Importance  An ongoing global monkeypox virus outbreak in 2022 includes the US and other nonendemic countries. Monkeypox ophthalmic manifestations may present to the ophthalmologist, or the ophthalmologist may be involved in comanagement. This narrative review creates a primer for the ophthalmologist of clinically relevant information regarding monkeypox, its ophthalmic manifestations, and the 2022 outbreak.

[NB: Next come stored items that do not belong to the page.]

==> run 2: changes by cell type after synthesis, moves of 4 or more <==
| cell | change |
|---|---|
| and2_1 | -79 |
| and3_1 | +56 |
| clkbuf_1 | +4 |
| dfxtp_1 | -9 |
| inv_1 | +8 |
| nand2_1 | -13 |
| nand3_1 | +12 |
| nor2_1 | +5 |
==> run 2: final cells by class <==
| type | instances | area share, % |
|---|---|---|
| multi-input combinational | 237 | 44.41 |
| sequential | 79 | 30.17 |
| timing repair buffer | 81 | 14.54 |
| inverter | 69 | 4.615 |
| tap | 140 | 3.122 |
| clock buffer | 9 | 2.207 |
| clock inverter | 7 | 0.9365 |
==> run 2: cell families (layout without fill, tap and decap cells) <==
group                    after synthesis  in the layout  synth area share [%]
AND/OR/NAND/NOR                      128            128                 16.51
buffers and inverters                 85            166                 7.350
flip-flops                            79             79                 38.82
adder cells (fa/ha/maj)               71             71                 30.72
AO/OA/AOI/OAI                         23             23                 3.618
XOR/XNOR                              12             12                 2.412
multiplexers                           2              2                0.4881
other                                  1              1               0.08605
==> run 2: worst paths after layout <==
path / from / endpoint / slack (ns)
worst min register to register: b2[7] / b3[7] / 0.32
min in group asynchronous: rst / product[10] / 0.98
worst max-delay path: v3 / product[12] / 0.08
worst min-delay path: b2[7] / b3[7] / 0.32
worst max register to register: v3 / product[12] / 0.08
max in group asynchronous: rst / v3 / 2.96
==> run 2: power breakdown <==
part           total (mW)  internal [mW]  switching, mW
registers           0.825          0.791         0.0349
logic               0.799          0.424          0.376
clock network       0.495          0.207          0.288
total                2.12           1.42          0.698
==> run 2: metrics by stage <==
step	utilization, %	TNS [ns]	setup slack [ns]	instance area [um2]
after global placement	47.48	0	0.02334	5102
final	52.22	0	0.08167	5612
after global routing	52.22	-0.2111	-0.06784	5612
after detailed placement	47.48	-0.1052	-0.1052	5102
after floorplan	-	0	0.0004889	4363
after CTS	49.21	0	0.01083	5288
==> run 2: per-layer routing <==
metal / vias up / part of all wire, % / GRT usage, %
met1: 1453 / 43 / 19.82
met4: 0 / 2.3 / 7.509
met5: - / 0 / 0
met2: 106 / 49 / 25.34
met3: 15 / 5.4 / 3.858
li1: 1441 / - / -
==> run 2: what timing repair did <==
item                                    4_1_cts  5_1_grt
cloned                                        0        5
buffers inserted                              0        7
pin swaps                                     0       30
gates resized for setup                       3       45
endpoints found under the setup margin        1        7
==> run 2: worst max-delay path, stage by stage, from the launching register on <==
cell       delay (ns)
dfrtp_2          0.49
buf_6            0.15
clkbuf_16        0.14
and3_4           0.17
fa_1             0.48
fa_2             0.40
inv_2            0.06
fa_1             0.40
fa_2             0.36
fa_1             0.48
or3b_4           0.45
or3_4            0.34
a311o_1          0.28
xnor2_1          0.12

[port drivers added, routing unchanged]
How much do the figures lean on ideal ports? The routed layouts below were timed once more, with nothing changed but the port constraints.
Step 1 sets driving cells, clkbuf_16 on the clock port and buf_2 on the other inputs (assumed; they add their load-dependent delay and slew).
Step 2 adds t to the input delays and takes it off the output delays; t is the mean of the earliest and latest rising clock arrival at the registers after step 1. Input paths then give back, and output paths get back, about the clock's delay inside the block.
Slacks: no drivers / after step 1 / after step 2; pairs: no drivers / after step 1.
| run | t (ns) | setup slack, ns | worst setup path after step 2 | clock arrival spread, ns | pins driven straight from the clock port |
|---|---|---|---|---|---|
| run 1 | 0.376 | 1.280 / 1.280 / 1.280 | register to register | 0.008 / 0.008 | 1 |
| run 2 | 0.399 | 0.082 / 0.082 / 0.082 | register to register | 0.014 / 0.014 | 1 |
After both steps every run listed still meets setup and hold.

Observations  Monkeypox virus is an Orthopoxvirus (genus includes variola [smallpox] and vaccinia [smallpox vaccine]). The 2022 outbreak is of clade II (historically named West African clade), specifically subclade IIb. In addition to historic transmission patterns (skin lesions, bodily fluids, respiratory droplets), sexual transmission has also been theorized in the current outbreak due to disproportionate occurrence in men who have sex with men. Monkeypox causes a characteristic skin eruption and mucosal lesions and may cause ophthalmic disease. Monkeypox-related ophthalmic disease (MPXROD) includes a spectrum of ocular pathologies including eyelid/periorbital skin lesions, blepharoconjunctivitis, and keratitis). Smallpox vaccination may reduce MPXROD occurrence. MPXROD seems to be rarer in the 2022 outbreaks than in historical outbreaks. MPXROD may result in corneal scarring and blindness. Historical management strategies for MPXROD include lubrication and prevention/management of bacterial superinfection in monkeypox keratitis. Case reports and in vitro data for trifluridine suggest a possible role in MPXROD. Tecovirimat, cidofovoir, brincidofovir and vaccinia immune globulin intravenous may be used for systemic infection. There is a theoretical risk for monkeypox transmission by corneal transplantation, and the Eye Bank Association of America has provided guidance. Smallpox vaccines (JYNNEOS [Bavarian Nordic] and ACAM2000 [Emergent Product Development Gaithersburg Inc]) provide immunity against monkeypox.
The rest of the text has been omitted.